Go to the line containing "cell area, %" in the records below and print it and every following line exactly, on through the line containing "(Power assumes the", then stop.

● ● ● ● ● ● ●

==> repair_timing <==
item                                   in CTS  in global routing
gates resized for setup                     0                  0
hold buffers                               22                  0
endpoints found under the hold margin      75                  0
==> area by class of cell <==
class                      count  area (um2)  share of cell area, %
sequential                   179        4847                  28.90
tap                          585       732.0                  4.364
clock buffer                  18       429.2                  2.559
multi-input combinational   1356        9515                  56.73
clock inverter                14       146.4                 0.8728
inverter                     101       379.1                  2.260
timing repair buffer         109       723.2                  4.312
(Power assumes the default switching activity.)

● ● ● ● ● ● ●

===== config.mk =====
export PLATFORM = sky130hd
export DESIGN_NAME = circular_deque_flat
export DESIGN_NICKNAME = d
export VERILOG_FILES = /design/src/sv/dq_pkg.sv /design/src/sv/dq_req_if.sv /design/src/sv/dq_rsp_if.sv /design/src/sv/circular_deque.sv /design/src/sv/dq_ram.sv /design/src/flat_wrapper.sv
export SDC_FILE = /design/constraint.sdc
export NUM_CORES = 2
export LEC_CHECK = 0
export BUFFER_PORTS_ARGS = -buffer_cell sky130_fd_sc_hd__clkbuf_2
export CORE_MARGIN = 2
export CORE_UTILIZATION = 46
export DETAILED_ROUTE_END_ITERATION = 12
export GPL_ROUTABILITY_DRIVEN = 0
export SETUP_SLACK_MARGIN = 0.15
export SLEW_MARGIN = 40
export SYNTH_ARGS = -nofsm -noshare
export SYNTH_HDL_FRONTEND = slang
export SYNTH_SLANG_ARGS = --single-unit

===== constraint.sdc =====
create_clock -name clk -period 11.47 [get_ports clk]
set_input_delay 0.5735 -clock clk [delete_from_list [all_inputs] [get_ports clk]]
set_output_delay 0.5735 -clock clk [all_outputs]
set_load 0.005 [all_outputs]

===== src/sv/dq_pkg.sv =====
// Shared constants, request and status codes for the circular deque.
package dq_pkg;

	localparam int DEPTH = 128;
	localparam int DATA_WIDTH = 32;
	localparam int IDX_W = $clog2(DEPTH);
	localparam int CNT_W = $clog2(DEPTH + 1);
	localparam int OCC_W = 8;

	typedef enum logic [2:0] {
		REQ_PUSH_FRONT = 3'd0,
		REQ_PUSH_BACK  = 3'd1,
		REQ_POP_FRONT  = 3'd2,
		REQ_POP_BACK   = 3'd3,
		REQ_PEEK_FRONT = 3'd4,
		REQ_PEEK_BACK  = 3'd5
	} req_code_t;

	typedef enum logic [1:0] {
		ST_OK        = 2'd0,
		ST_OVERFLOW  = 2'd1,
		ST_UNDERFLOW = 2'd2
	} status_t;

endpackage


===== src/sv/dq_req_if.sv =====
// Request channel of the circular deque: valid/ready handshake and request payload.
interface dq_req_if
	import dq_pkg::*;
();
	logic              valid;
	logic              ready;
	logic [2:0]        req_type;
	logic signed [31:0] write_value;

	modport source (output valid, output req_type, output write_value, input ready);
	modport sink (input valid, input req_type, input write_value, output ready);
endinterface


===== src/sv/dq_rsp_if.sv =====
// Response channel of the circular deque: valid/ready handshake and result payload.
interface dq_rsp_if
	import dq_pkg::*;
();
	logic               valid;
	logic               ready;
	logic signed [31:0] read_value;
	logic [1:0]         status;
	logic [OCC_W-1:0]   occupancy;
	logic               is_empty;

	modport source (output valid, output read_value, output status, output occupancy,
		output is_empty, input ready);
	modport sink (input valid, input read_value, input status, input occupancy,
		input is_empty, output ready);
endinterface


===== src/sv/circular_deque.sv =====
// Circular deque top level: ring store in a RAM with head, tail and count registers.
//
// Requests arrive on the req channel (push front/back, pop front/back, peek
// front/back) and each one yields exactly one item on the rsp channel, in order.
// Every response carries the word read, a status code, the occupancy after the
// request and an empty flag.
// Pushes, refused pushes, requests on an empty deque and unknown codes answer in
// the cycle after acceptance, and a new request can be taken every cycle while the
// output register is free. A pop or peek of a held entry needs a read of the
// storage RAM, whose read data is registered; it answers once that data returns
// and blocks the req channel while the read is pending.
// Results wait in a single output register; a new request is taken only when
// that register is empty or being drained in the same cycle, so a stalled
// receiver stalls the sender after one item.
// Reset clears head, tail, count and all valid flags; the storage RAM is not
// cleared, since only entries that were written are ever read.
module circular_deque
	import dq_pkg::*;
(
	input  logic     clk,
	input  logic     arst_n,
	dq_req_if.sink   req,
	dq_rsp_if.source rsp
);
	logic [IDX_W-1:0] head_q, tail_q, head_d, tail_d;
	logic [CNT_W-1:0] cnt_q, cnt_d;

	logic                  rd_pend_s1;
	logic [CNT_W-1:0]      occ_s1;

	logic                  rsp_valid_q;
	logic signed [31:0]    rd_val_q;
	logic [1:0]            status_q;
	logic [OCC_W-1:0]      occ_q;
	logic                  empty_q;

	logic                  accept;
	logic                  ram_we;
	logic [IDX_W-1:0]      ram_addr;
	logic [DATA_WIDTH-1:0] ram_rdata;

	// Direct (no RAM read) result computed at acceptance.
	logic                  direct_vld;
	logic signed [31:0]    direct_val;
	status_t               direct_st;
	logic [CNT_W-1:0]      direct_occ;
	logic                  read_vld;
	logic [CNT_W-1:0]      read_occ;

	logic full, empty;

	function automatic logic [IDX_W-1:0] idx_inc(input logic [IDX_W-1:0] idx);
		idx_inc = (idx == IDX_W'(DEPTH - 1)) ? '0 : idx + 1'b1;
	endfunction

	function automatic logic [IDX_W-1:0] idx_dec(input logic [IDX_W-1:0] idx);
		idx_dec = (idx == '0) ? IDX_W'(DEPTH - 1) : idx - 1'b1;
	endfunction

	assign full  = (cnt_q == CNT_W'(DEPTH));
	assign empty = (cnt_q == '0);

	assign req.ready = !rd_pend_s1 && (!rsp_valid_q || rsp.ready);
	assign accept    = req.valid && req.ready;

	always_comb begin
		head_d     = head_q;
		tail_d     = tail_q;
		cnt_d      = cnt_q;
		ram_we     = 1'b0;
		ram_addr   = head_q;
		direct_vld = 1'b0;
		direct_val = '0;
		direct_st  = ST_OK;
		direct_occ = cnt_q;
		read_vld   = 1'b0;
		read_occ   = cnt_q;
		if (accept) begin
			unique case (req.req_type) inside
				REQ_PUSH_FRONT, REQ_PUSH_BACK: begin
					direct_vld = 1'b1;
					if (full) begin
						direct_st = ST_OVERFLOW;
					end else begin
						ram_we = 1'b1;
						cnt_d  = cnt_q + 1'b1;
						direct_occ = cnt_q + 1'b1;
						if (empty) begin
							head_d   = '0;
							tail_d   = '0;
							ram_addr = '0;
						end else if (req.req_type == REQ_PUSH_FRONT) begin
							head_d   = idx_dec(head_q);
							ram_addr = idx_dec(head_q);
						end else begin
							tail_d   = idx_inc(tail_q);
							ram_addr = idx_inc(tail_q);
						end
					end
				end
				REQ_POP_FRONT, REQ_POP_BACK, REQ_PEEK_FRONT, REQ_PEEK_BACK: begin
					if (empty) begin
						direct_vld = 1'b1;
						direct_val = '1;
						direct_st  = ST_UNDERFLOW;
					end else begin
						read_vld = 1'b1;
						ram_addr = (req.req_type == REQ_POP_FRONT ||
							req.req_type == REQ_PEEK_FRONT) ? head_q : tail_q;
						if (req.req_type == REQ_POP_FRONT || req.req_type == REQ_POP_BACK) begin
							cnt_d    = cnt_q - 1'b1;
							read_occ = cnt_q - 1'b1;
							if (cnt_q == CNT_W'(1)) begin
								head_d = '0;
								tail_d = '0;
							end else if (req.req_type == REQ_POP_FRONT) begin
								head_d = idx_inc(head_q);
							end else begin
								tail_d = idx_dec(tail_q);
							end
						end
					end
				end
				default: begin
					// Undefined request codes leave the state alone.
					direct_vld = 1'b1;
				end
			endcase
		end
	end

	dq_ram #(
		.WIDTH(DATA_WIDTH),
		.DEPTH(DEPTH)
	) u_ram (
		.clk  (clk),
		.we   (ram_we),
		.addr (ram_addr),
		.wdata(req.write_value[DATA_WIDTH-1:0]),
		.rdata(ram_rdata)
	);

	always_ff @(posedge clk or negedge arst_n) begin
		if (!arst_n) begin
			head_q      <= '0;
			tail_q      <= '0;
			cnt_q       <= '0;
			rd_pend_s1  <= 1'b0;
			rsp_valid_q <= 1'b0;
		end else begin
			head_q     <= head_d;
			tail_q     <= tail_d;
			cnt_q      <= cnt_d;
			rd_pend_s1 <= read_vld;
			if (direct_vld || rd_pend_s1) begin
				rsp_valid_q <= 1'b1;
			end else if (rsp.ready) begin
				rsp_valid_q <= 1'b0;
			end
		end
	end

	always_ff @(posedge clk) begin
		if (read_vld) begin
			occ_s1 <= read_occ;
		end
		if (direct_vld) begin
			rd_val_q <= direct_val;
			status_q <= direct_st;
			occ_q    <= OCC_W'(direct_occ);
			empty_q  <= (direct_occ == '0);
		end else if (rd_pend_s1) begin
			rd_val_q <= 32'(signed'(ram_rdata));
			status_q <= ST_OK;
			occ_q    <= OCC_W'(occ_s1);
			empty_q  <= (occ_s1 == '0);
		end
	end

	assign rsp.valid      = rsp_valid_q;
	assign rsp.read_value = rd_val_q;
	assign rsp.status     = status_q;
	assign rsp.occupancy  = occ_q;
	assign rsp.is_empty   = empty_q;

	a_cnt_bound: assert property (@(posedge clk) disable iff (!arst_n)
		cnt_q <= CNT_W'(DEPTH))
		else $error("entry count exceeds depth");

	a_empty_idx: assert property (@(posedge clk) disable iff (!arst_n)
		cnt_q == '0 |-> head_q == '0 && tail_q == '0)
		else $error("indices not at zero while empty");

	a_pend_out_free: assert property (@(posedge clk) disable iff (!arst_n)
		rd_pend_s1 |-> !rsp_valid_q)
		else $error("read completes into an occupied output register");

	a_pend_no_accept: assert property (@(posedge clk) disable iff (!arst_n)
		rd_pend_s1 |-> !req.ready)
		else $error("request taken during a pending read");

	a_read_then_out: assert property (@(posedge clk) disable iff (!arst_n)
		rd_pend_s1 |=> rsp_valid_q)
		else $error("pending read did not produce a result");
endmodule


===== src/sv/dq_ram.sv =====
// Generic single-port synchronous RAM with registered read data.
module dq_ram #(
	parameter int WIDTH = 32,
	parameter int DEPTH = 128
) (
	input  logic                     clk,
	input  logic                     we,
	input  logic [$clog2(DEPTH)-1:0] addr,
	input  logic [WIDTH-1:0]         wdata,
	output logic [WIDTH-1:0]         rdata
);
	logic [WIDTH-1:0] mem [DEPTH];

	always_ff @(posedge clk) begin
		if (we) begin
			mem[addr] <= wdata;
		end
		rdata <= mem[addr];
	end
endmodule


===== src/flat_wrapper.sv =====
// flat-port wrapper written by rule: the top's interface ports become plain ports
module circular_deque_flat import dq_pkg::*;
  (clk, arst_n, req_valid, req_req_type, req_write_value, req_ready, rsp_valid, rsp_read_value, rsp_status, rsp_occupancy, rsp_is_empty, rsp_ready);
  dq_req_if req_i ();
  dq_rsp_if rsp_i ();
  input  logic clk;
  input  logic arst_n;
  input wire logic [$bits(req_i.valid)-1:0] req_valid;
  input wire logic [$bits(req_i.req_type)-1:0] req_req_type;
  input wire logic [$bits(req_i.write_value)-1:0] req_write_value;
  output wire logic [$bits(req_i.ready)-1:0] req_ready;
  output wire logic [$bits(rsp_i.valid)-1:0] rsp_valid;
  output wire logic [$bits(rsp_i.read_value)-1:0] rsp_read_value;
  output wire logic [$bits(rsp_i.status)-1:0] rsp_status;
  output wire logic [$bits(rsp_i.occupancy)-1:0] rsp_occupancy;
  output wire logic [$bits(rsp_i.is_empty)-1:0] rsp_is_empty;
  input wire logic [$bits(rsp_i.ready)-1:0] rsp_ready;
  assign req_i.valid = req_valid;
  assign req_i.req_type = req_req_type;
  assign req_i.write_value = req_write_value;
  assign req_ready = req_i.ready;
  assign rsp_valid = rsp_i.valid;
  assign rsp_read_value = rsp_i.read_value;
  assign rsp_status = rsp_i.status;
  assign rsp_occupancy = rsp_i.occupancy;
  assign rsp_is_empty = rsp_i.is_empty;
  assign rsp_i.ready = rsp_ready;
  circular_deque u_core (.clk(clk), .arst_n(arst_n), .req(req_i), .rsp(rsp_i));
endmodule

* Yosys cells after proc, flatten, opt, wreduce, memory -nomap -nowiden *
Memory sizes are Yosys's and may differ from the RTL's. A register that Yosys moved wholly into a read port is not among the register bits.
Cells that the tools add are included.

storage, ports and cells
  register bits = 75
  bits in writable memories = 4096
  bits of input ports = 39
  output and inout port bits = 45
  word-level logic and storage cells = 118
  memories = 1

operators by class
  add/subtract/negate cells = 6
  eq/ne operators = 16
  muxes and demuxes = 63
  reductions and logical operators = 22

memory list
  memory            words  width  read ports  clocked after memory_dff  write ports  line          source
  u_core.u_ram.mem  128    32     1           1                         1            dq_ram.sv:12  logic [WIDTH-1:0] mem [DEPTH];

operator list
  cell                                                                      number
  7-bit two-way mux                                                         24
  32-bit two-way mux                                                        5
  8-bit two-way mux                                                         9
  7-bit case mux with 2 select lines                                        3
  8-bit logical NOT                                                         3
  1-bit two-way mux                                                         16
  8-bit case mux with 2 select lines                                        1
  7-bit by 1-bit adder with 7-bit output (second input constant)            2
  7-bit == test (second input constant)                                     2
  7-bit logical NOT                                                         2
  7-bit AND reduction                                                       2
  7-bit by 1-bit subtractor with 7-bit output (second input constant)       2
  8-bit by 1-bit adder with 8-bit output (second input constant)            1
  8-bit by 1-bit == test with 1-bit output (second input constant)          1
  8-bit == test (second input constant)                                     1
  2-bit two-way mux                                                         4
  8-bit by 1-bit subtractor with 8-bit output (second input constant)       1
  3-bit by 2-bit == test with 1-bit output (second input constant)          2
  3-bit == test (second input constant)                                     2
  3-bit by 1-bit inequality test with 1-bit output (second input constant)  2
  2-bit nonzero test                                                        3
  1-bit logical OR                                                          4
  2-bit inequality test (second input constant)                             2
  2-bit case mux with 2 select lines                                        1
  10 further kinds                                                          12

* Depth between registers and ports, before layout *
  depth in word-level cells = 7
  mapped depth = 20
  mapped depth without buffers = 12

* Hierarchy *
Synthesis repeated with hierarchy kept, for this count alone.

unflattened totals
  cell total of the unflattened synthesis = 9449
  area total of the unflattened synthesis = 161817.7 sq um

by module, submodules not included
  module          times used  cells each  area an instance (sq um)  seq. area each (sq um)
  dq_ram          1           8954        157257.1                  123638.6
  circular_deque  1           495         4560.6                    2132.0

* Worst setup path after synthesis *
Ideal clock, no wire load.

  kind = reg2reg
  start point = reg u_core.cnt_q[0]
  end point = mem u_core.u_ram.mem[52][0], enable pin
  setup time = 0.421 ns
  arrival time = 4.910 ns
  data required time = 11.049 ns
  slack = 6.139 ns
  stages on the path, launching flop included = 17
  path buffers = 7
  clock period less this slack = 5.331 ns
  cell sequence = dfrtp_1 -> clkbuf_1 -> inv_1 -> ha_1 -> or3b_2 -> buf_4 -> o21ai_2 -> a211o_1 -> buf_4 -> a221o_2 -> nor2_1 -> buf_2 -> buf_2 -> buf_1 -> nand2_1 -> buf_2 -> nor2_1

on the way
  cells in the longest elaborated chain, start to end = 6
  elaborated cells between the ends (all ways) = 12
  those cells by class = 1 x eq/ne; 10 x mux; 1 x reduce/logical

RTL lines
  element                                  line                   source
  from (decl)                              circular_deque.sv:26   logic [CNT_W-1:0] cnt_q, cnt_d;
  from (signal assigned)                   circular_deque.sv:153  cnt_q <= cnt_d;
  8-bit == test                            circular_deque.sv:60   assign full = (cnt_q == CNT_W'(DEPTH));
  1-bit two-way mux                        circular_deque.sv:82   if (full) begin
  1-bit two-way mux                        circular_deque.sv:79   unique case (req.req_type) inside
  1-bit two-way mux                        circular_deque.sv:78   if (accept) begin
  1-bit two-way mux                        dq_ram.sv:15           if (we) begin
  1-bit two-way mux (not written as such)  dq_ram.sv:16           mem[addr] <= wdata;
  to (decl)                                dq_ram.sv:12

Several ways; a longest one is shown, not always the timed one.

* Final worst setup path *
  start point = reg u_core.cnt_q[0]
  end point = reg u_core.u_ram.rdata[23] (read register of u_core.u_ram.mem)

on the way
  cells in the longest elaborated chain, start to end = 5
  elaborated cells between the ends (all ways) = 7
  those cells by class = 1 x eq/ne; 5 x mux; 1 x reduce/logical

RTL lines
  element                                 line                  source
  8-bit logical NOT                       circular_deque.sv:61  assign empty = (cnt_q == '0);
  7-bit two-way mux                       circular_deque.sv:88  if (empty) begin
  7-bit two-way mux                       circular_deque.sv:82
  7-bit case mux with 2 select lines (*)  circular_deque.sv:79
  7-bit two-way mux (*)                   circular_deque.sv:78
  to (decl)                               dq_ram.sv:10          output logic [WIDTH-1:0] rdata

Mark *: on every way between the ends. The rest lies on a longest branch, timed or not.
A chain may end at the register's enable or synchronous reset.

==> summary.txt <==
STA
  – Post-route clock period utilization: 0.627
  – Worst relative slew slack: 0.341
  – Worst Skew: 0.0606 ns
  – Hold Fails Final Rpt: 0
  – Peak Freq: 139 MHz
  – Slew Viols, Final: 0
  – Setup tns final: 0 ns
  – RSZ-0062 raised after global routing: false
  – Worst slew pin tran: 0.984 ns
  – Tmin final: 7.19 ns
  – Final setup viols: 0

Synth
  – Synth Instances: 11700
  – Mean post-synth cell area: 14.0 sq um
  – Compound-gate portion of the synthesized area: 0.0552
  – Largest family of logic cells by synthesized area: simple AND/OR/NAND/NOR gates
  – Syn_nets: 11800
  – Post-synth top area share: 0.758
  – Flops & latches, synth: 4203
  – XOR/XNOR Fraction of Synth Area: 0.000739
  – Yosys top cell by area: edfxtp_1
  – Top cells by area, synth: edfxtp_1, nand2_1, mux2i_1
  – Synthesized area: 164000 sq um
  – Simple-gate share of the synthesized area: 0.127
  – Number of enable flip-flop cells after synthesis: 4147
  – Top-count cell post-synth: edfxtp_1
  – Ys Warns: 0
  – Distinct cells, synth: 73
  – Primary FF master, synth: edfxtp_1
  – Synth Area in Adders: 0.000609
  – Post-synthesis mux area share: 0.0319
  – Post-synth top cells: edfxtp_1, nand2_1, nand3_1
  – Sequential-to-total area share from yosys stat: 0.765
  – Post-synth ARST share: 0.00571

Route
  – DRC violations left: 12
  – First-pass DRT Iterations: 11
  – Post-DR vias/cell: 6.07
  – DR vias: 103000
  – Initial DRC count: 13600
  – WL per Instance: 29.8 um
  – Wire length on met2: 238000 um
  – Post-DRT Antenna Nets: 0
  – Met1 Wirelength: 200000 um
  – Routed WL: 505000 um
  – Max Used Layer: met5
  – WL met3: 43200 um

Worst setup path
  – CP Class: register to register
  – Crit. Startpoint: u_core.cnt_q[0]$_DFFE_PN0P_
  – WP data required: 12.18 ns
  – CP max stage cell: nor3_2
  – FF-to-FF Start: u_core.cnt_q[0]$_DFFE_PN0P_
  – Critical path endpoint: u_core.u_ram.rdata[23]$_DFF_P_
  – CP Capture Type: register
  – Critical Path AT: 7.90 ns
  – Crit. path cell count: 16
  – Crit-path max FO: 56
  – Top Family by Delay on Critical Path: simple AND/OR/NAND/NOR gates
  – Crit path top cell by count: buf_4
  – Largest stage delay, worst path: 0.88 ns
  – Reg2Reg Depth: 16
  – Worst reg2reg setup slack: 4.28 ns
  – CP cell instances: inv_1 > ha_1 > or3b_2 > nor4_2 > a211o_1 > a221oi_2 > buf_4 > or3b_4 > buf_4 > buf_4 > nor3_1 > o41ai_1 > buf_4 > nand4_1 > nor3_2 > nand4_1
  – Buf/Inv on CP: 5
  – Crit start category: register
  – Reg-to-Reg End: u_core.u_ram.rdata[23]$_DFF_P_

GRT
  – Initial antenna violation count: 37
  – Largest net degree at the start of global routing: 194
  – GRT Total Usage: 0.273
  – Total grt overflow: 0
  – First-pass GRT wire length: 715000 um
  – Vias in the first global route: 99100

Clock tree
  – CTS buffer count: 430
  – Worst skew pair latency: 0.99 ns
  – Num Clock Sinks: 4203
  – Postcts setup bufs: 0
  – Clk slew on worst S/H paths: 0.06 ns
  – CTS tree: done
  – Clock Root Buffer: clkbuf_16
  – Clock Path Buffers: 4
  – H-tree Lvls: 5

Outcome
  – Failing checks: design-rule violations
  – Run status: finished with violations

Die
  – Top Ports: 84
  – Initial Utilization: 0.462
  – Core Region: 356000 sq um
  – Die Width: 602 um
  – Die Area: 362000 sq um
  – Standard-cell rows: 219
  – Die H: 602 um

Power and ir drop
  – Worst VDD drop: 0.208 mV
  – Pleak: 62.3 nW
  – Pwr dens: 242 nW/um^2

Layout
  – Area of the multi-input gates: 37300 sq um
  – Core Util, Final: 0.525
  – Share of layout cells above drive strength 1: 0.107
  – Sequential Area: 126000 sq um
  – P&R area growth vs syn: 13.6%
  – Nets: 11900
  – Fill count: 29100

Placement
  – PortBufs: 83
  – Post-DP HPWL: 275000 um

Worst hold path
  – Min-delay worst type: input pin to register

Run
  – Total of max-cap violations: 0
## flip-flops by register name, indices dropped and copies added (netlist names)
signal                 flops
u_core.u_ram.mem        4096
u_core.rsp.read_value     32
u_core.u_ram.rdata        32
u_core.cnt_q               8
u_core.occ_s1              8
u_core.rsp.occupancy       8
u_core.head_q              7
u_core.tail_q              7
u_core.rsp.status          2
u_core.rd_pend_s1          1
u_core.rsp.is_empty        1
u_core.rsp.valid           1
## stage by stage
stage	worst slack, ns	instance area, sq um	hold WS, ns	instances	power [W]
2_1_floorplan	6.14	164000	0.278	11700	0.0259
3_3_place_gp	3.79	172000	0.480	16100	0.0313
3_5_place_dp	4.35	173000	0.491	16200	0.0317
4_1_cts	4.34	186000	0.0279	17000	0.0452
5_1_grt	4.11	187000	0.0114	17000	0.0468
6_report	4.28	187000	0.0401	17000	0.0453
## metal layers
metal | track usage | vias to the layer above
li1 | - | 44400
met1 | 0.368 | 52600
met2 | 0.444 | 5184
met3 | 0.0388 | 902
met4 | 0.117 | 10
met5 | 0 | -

● ● ● ● ● ● ●

> [SOLUTION]
class                      count  area (um2)  share of cell area, %
sequential                   179        4847                  28.90
tap                          585       732.0                  4.364
clock buffer                  18       429.2                  2.559
multi-input combinational   1356        9515                  56.73
clock inverter                14       146.4                 0.8728
inverter                     101       379.1                  2.260
timing repair buffer         109       723.2                  4.312
(Power assumes the default switching activity.)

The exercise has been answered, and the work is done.